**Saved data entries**
`config.mk`:
```
export PLATFORM = sky130hd
export DESIGN_NAME = dcs_drive_objects
export DESIGN_NICKNAME = d
export VERILOG_FILES = /design/src/dcs_pkg.sv /design/src/dcs_drive_objects.sv
export SDC_FILE = /design/constraint.sdc
export NUM_CORES = 1
export LEC_CHECK = 0
export ABC_AREA = 0
export BUFFER_PORTS_ARGS = -buffer_cell sky130_fd_sc_hd__buf_2
export CAP_MARGIN = 20
export CORE_MARGIN = 5
export CORE_UTILIZATION = 50
export DETAILED_ROUTE_END_ITERATION = 8
export GPL_TIMING_DRIVEN = 0
export MAX_ROUTING_LAYER = met4
export PLACE_DENSITY = 0.94
export RECOVER_POWER = 50
export SLEW_MARGIN = 20
export SYNTH_ARGS = -nofsm -noshare
export SYNTH_HDL_FRONTEND = slang
export SYNTH_SLANG_ARGS = --single-unit
```
`constraint.sdc`:
```
create_clock -name clock -period 4.2 [get_ports clock]
set_clock_uncertainty 0.15 [all_clocks]
set_input_delay 0.42 -clock clock [delete_from_list [all_inputs] [get_ports clock]]
set_output_delay 0.42 -clock clock [all_outputs]
set_load 0.03 [all_outputs]
```
`src/dcs_pkg.sv`:
```
// constants for the drive control and status object block
`default_nettype none
package dcs_pkg;
    // object indices
    localparam logic [15:0] IDX_SAFETY_MON  = 16'h2720;
    localparam logic [15:0] IDX_ERROR_CODE  = 16'h603f;
    localparam logic [15:0] IDX_COMMAND     = 16'h6040;
    // reset values
    localparam logic [15:0] ERROR_CODE_RST  = 16'h0000;
    localparam logic [15:0] COMMAND_RST     = 16'h0000;
    // safety monitor field positions
    localparam int MON_REQ_LSB      = 0;
    localparam int MON_EDM_A        = 4;
    localparam int MON_EDM_B        = 5;
    localparam int MON_MONITORING   = 8;
    localparam int MON_SAFE_STATE   = 9;
    localparam int MON_PWR_CUTOFF   = 10;
    localparam int MON_ACTIVE_MODE  = 16;
    // command word field positions
    localparam int CW_SWITCH_ON     = 0;
    localparam int CW_EN_VOLTAGE    = 1;
    localparam int CW_QUICK_STOP_N  = 2;
    localparam int CW_EN_OPERATION  = 3;
    localparam int CW_FAULT_RESET   = 7;
    localparam int CW_HALT          = 8;
    localparam int CW_POS_TLIM      = 11;
    localparam int CW_NEG_TLIM      = 12;
endpackage : dcs_pkg
`default_nettype wire

```
`src/dcs_drive_objects.sv`:
```
// drive control and status objects with command decoder
`timescale 1ns/1ps
`default_nettype none
module dcs_drive_objects (
    input  wire logic        clock,
    input  wire logic        rst_n,
    // object access port from the fieldbus side
    input  wire logic [15:0] obj_index,
    input  wire logic        obj_wr,
    input  wire logic        obj_rd,
    input  wire logic [31:0] obj_wdata,
    output logic      [31:0] obj_rdata,
    output logic             obj_ack,
    output logic             obj_err,
    // safety pins, asynchronous
    input  wire logic [3:0]  safety_req_in,
    input  wire logic [1:0]  edm_out_in,
    // safety state from on-chip logic
    input  wire logic        safety_monitoring,
    input  wire logic        safety_safe_state,
    input  wire logic        hard_wired_power_cutoff_flag,
    input  wire logic        active_mode_operating,
    // error capture from alarm logic
    input  wire logic        err_load,
    input  wire logic [15:0] err_code_in,
    // decoded drive commands
    output logic [15:0]      command_word,
    output logic             cmd_shutdown,
    output logic             cmd_switch_on,
    output logic             cmd_enable_op,
    output logic             cmd_disable_voltage,
    output logic             cmd_quick_stop,
    output logic             fault_reset_pulse,
    output logic             halt_request,
    output logic             pos_torque_limit_en,
    output logic             neg_torque_limit_en
);

    ////////////////////////////////////////////////////////////////////////
    // block overview
    //
    // the fieldbus side reaches three objects through one index port:
    //   - the safety monitor word, a live 32-bit view, never stored
    //   - the last error code, loaded only by the alarm logic
    //   - the command word, the one object the master may write
    //
    // access timing
    //   - a request is taken on any edge with obj_wr or obj_rd high
    //   - ack, err and read data follow one edge later, for one cycle
    //   - back to back requests are fine, one per cycle
    //   - a write wins when both strobes are high in one cycle
    //
    // command timing
    //   - a write stores on the taking edge
    //   - decoded commands and the word copy move one edge later
    //   - the fault reset pulse also lands one edge after the store
    //
    // hazards and limits
    //   - safety pins are asynchronous, so they pass two flops first;
    //     right after reset the request bits read as active (all ones)
    //     until the pin levels have walked through the synchroniser
    //   - the on-chip safety state levels are used as they come, since
    //     they already live on this clock
    //   - the fault reset edge is taken on the stored word, not on the
    //     write strobe; rewriting a one gives no second pulse, so the
    //     master has to write a zero in between
    //   - the decoder only tells which command is asked for; whether
    //     0111 means switch on or disable operation depends on the
    //     drive state, which lives outside this block
    //   - mode specific bits are kept in the word but never decoded
    //   - outputs are all registered, trading one cycle of latency for
    //     clean, glitch free levels at the drive state machine
    //   - nothing here is saved across power cycles; reset clears all

    ////////////////////////////////////////////////////////////////////////
    // pin synchronisers
    logic [5:0] sync1_ff;          // first stage, read only by second
    logic [5:0] sync2_ff;          // safe to use

    // two stages before any logic looks at the pins
    always_ff @(posedge clock) begin
        if (!rst_n) begin
            sync1_ff <= 6'h00;
            sync2_ff <= 6'h00;
        end else begin
            sync1_ff <= {edm_out_in, safety_req_in};
            sync2_ff <= sync1_ff;
        end
    end

    ////////////////////////////////////////////////////////////////////////
    // safety monitor word, live, never stored
    logic [31:0] safety_mon;       // assembled view
    always_comb begin
        safety_mon = 32'h0000_0000;
        safety_mon[dcs_pkg::MON_REQ_LSB +: 4] = ~sync2_ff[3:0];
        safety_mon[dcs_pkg::MON_EDM_A]        = sync2_ff[4];
        safety_mon[dcs_pkg::MON_EDM_B]        = sync2_ff[5];
        safety_mon[dcs_pkg::MON_MONITORING]   = safety_monitoring;
        safety_mon[dcs_pkg::MON_SAFE_STATE]   = safety_safe_state;
        safety_mon[dcs_pkg::MON_PWR_CUTOFF]   = hard_wired_power_cutoff_flag;
        safety_mon[dcs_pkg::MON_ACTIVE_MODE]  = active_mode_operating;
    end

    ////////////////////////////////////////////////////////////////////////
    // access decode
    logic [15:0] cmd_ff;           // command word store
    logic [15:0] err_ff;           // last error code
    logic [15:0] cw_prev_ff;       // previous command word, for edge
    wire  hit_mon = (obj_index == dcs_pkg::IDX_SAFETY_MON);
    wire  hit_err = (obj_index == dcs_pkg::IDX_ERROR_CODE);
    wire  hit_cmd = (obj_index == dcs_pkg::IDX_COMMAND);
    wire  hit_any = hit_mon | hit_err | hit_cmd;
    // writes land only on the command word; the others are read-only
    wire  wr_cmd  = obj_wr & hit_cmd;
    wire  bad_acc = (obj_wr & ~hit_cmd) | (obj_rd & ~obj_wr & ~hit_any);
    wire  [31:0] rd_mux = hit_mon ? safety_mon :
                          hit_err ? {16'h0000, err_ff} :
                          hit_cmd ? {16'h0000, cmd_ff} : 32'h0000_0000;
    wire  [15:0] nxt_cmd = wr_cmd ? obj_wdata[15:0] : cmd_ff;

    // access answer one cycle after the request
    always_ff @(posedge clock) begin
        if (!rst_n) begin
            obj_rdata <= 32'h0000_0000;
            obj_ack   <= 1'b0;
            obj_err   <= 1'b0;
        end else begin
            obj_ack   <= obj_wr | obj_rd;
            obj_err   <= bad_acc;
            // a write takes priority; read data only on clean reads
            obj_rdata <= (obj_rd & ~obj_wr) ? rd_mux : 32'h0000_0000;
        end
    end

    ////////////////////////////////////////////////////////////////////////
    // stored objects
    always_ff @(posedge clock) begin
        if (!rst_n) begin
            cmd_ff     <= dcs_pkg::COMMAND_RST;
            cw_prev_ff <= dcs_pkg::COMMAND_RST;
            err_ff     <= dcs_pkg::ERROR_CODE_RST;
        end else begin
            cmd_ff     <= nxt_cmd;
            cw_prev_ff <= cmd_ff;
            if (err_load)
                err_ff <= err_code_in;
        end
    end

    ////////////////////////////////////////////////////////////////////////
    // command decoder; reserved and mode bits are not looked at
    wire fr_bit = cmd_ff[dcs_pkg::CW_FAULT_RESET];
    wire so     = cmd_ff[dcs_pkg::CW_SWITCH_ON];
    wire ev     = cmd_ff[dcs_pkg::CW_EN_VOLTAGE];
    wire qs_n   = cmd_ff[dcs_pkg::CW_QUICK_STOP_N];
    wire eo     = cmd_ff[dcs_pkg::CW_EN_OPERATION];
    // state commands only count while fault reset is low
    wire d_shutdown = ~fr_bit & qs_n & ev & ~so;
    wire d_dis_volt = ~fr_bit & ~ev;
    wire d_qstop    = ~fr_bit & ~qs_n & ev;
    // 0111 is switch on or, from enabled, disable operation
    wire d_sw_on    = ~fr_bit & qs_n & ev & so;
    wire d_en_op    = d_sw_on & eo;
    // edge is on the stored word, so one write pair makes one pulse
    wire d_fault_rs = fr_bit & ~cw_prev_ff[dcs_pkg::CW_FAULT_RESET];

    // registered command outputs
    // every output is a flop so the drive logic never sees a decode
    // glitch while the stored word changes; the cost is one cycle
    always_ff @(posedge clock) begin
        if (!rst_n) begin
            command_word        <= dcs_pkg::COMMAND_RST;
            cmd_shutdown        <= 1'b0;
            cmd_switch_on       <= 1'b0;
            cmd_enable_op       <= 1'b0;
            cmd_disable_voltage <= 1'b0;
            cmd_quick_stop      <= 1'b0;
            fault_reset_pulse   <= 1'b0;
            halt_request        <= 1'b0;
            pos_torque_limit_en <= 1'b0;
            neg_torque_limit_en <= 1'b0;
        end else begin
            command_word        <= cmd_ff;
            cmd_shutdown        <= d_shutdown;
            cmd_switch_on       <= d_sw_on;
            cmd_enable_op       <= d_en_op;
            cmd_disable_voltage <= d_dis_volt;
            cmd_quick_stop      <= d_qstop;
            fault_reset_pulse   <= d_fault_rs;
            halt_request        <= cmd_ff[dcs_pkg::CW_HALT];
            pos_torque_limit_en <= cmd_ff[dcs_pkg::CW_POS_TLIM];
            neg_torque_limit_en <= cmd_ff[dcs_pkg::CW_NEG_TLIM];
        end
    end

endmodule : dcs_drive_objects
`default_nettype wire

```
=== Word-level counts from Yosys, hierarchy flattened ===
Cells that the tools add are included.

* Bits in registers: 103
* Output and inout bits: 59
* Logic and storage cells: 56

* Equal/unequal tests: 3
* Muxes and demuxes: 3
* Bitwise operators: 28
* Reductions and logical operators: 3

{| class="wikitable"
|+ Operators by type and width
! kind !! number
|-
| $eq 16x15->1 const B || 2
|-
| $mux 16 || 2
|-
| $mux 17 || 1
|-
| $eq 16x14->1 const B || 1
|-
| $and 1x1->1 || 13
|-
| $not 1->1 || 10
|-
| $not 4->4 || 1
|-
| $or 1x1->1 || 4
|-
| $reduce_or 4->1 || 1
|-
| $reduce_or 3->1 || 1
|-
| $reduce_and 2->1 || 1
|}

=== Logic depth before layout (Yosys ltp) ===
* Word-level depth: 6
* Depth in mapped cells: 7
* Gate-level depth less buffers: 5

=== Worst setup path after synthesis ===
Ideal clock, no wire load.

* Path type: input port to flip-flop
* Start point: input obj_index[3]
* End point: register cmd_ff[10]
* Arrival: 2.176 ns
* Data required time: 3.936 ns
* Setup slack: 1.760 ns
* Cell stages on the path: 7
* Cell sequence: or4_1 > or4_4 > nor4bb_1 > buf_4 > nand2_4 > buf_6 > a21bo_1

* Longest elaborated chain between the ends: 2

{| class="wikitable"
|+ RTL lines
! element !! line !! source
|-
| start, declared || dcs_drive_objects.sv:8 || <nowiki>input wire logic [15:0] obj_index,</nowiki>
|-
| $eq 16x15->1 || dcs_drive_objects.sv:112 || <nowiki>wire hit_cmd = (obj_index == dcs_pkg::IDX_COMMAND);</nowiki>
|-
| $and 1x1->1 || dcs_drive_objects.sv:115 || <nowiki>wire wr_cmd = obj_wr & hit_cmd;</nowiki>
|-
| end signal, assigned || dcs_drive_objects.sv:140 || <nowiki>cmd_ff <= dcs_pkg::COMMAND_RST;</nowiki>
|-
| end signal, assigned || dcs_drive_objects.sv:144 || <nowiki>cmd_ff <= nxt_cmd;</nowiki>
|-
| end, declared || dcs_drive_objects.sv:107 || <nowiki>logic [15:0] cmd_ff;</nowiki>
|}

Every way passes these cells.
A chain may end at the register's enable or synchronous reset.

=== Worst setup path after layout ===
* Start point: input obj_index[3]
* End point: register cmd_ff[11]

Same word-level chain as after synthesis.

==> results.cfg <==
[run_status]
status = complete, no violations

[power]
power_density_mw_per_mm2 = 393
vdd_drop_max_uv = 239
power.total_uw = 1510
p_leak_uw = 0.00180

[synthesis]
syn_area_mm2 = 0.00303
synth.most_common_cell = dfxtp_1
netlist.area_leader.share_pct = 56.1
async_flop_share_pct = 0
synth-seq-cells = 85
netlist.top_cell.by_area = dfxtp_1
yosys-top-cells-area = dfxtp_1, mux2i_1, and2_1
seq_area_frac_synth_pct = 56.1
avgSynthCellArea_um2 = 10.5
synthFlopType = dfxtp_1
synth_cell_types = 33
syn-instance-count = 288
synth.top_cells.by_count = dfxtp_1, nor2_1, and2_1
yosysWarnings = 0
synth_edf_count = 0

[cts]
clk_pin_slew_ps = 80
cts_tree = built
insertion_delay_ps = 360
postCtsSetupBuffers = 0
clock_sinks = 85
numCtsBuffers = 9
htreeDepth = 3
cts_resized = 0
cts-root-buf = clkbuf_8
cts.path.max_buffers = 2
hold_buffers = 0

[cells_and_area]
multi_input_comb_area_mm2 = 0.00112
fill_cells = 467
area.sequential_mm2 = 0.00170
diodes = 0
instances_no_fill = 497
drive_above_1_share_pct = 27.3
area_delta_synth_final_pct = 26.9
layout.nets = 496

[drt]
drt-pass1-iter-count = 6
viasPerCell = 5.16
wl_per_cell_um = 16.2
drt-total-wl_um = 8030
ant_nets = 0
drc_errors = 0
drt-initial-drc-count = 175
vias = 2566

[critical_path]
cpPeakStageDelay_ps = 500
worstReg2RegEnd = cmd_enable_op$_SDFF_PN0_
crit_slowest_cell = or4_1
critPathRequiredTime_ps = 4310
crit_chain = buf_2 > or4_1 > or4_4 > nor4bb_1 > buf_4 > nand2_4 > buf_6 > a21bo_1
critical_path_buf_inv_count = 3
reg2reg_slack_ps = 2910
rr_worst_depth = 4
worst_ep_arrival_time_ps = 2560
critical_path_class = primary input to register
start_kind = primary input
path_max_fanout = 10
end_kind = register
cp_top_family = simple AND/OR/NAND/NOR gates
r2r_start = cmd_ff[1]$_SDFFE_PN0P_

[placed_design]
gp_congestion = 0.917
placed_cells = 481
place_hpwl_um = 5880
io_buffer_count = 104
dp_worst_setup_slack_ps = 1380

[die]
fp.dieH_um = 87.9
core_area_mm2 = 0.00592
die-area_mm2 = 0.00772
fp-row-count = 28
die_w_um = 87.9
io_pins = 138
initial_core_util_pct = 51.2

[min_path]
hold_path.startpoint = active_mode_operating
hold_end = obj_rdata[16]$_SDFF_PN0_
min_path_cells = 2
hp-class = primary input to register

[job]
maxCapViolCount = 0

[sta]
slew_viol_final = 0
setup_tns_ps = 0
slew-limit-headroom_pct = 41.4
finalSetupViolCount = 0
rsz0062_at_grt = no
max_freq_mhz = 408
period_share_pct = 58.4
post-route-min-period_ps = 2450
worst_pin_slew_ps = 871
setup_slack_ps = 1750
whs_ps = 109
finalHoldViolations = 0

[global_routing]
grt_util_met2_pct = 34.9
grt_pass1_vias = 2582
met1_usage_pct = 22.6
use_met3_pct = 5.17
grt.total_usage_pct = 21.3
grt-busiest-layer = met2
grt_max_degree = 14
grt_pass1_wl_um = 11900
grt-ovfl-total = 0
antenna_found_initial = 0
report_power, final:
part	switching (uW)	internal, uW	leakage, uW	total, uW
Clock	282	292	0.0000899	574
Combinational	62.9	47.9	0.00102	111
Sequential	6.93	821	0.000691	828
Total	352	1160	0.00180	1510
registers in the layout (all words and copies together), names as in the netlist:
register / count
cmd_shutdown: 1
obj_ack: 1
obj_rdata: 17
cmd_switch_on: 1
command_word: 16
fault_reset_pulse: 1
cmd_enable_op: 1
err_ff: 16
cmd_disable_voltage: 1
cmd_ff: 16
sync2_ff: 6
cmd_quick_stop: 1
obj_err: 1
sync1_ff: 6
cells by family (layout without fill, tap and decap cells):
logic type,after synthesis,in the layout,synth area share (%)
muxes,18,18,5.94
DFF,85,85,56.1
other,1,15,0.124
and+or+nand+nor,105,105,18.7
buffers and inverters,39,159,8.67
AOI/OAI and AO/OA,40,40,10.4
cells in the final DEF (no fill, tap or decap):
master	instances
nand2_1	12
bufinv_16	1
a21bo_2	4
and2_0	15
or4_4	1
nor4bb_1	2
and3_1	2
nor2_1	31
buf_6	4
or4_1	2
mux2i_1	18
and2_1	13
nand4_1	14
nand3_1	3
nand2_4	1
inv_1	2
nor4b_1	1
or2_2	1
o22ai_1	4
clkbuf_1	48
or3_1	1
dfxtp_1	85
a21bo_1	10
o21ai_1	5
clkbuf_8	11
nand4b_1	1
clkinvlp_4	2
buf_2	71
clkinv_1	1
buf_4	19
nor4_1	1
nor3_1	3
conb_1	15
nand2b_1	1
a31oi_1	1
a22oi_1	16
layer usage:
metal  vias up  wire length (um)
li1       1211                 -
met1      1174              2990
met2       150              3800
met3        31               915
met4         0               328
met5         -                 0
worst max-delay path by stage:
stage | from | slack (ps) | to | cells after the start
floorplan | obj_index[3] | 1760 | cmd_ff[10]$_SDFFE_PN0P_ | 7
global placement | obj_index[3] | 1390 | cmd_ff[11]$_SDFFE_PN0P_ | 8
detailed placement | obj_index[3] | 1380 | cmd_ff[11]$_SDFFE_PN0P_ | 8
CTS | obj_index[3] | 1750 | cmd_ff[11]$_SDFFE_PN0P_ | 8
global route | obj_index[3] | 1660 | cmd_ff[11]$_SDFFE_PN0P_ | 8
finish | obj_index[3] | 1750 | cmd_ff[11]$_SDFFE_PN0P_ | 8
final cells by class:
cell class                 count  share of cell area, %
buffer                        36                   6.51
clock buffer                  13                   3.87
clock inverter                 3                   1.17
inverter                       3                  0.293
multi-input combinational    178                   29.1
sequential                    85                   44.2
tap                           75                   2.44
timing repair buffer         104                   12.4
per-stage QoR:
stage	instance area, um^2	util [%]
2_1_floorplan	3080	-
3_3_place_gp	3700	62.5
3_5_place_dp	3700	62.5
4_1_cts	3890	65.7
5_1_grt	3850	65.0
6_report	3850	65.0
(Power assumes the default switching activity.)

**WORK TASK**
Within the data above, pick out all lines holding the word "placement".

**FINISHED EXERCISE**
global placement | obj_index[3] | 1390 | cmd_ff[11]$_SDFFE_PN0P_ | 8
detailed placement | obj_index[3] | 1380 | cmd_ff[11]$_SDFFE_PN0P_ | 8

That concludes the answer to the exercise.